*TASK REQUIREMENTS*:
Check every line below for the word "stage" and copy each one that has it.

[DATA SHOWN — start]

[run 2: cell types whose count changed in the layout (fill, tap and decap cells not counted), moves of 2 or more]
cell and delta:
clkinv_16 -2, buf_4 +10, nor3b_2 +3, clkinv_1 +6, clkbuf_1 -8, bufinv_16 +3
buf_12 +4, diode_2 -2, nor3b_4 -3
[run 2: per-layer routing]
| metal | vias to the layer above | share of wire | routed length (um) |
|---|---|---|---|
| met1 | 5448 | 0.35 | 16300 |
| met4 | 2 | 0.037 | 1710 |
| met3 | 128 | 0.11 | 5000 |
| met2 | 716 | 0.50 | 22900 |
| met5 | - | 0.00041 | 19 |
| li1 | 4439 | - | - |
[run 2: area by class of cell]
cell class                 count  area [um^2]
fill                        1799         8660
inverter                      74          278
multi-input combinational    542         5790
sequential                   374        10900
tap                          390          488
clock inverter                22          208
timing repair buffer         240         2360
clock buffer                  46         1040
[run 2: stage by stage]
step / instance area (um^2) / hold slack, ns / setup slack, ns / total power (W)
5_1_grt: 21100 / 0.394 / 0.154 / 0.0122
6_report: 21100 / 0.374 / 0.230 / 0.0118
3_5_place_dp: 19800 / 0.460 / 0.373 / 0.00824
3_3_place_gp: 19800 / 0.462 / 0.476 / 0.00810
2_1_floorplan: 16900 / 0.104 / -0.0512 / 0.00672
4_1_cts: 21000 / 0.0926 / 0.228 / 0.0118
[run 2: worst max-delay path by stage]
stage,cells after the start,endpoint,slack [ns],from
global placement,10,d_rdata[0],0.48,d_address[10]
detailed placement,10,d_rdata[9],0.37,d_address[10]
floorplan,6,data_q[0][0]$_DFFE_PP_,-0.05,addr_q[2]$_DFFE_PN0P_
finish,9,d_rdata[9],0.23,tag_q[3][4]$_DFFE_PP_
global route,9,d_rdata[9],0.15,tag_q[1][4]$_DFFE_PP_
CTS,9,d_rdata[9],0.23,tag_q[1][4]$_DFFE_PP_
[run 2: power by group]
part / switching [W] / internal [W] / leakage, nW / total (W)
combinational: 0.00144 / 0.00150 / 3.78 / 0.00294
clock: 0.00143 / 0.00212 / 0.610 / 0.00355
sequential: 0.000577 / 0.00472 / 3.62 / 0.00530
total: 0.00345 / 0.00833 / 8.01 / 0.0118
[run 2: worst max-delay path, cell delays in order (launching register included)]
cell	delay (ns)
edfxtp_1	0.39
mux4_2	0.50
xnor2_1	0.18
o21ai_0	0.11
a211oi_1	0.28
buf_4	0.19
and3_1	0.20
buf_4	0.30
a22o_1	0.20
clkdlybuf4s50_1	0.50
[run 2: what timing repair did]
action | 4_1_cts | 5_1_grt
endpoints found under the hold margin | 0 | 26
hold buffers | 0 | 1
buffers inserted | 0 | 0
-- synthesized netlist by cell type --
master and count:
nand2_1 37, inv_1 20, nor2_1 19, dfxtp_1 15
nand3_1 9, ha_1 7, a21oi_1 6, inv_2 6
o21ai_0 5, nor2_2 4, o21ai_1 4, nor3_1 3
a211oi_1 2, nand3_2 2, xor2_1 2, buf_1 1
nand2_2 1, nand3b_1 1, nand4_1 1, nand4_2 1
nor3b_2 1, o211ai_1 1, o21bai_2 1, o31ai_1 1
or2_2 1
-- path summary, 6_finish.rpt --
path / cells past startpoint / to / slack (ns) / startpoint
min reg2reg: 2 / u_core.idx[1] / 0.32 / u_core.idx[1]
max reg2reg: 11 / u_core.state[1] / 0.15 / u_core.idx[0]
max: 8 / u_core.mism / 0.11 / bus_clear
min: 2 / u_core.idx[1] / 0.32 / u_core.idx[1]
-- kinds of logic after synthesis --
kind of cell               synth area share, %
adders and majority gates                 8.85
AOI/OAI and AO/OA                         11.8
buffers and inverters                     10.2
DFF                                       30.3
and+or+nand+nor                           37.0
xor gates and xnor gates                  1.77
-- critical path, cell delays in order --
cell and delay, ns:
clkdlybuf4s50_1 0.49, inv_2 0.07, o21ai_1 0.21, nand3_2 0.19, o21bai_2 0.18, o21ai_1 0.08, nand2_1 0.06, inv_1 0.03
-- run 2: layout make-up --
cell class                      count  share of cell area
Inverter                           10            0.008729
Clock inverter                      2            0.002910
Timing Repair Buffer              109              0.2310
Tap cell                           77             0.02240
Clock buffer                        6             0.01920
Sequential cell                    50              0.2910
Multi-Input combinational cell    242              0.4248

[DATA SHOWN — finish]

*ANSWER SPACE*:
[run 2: stage by stage]
[run 2: worst max-delay path by stage]
stage,cells after the start,endpoint,slack [ns],from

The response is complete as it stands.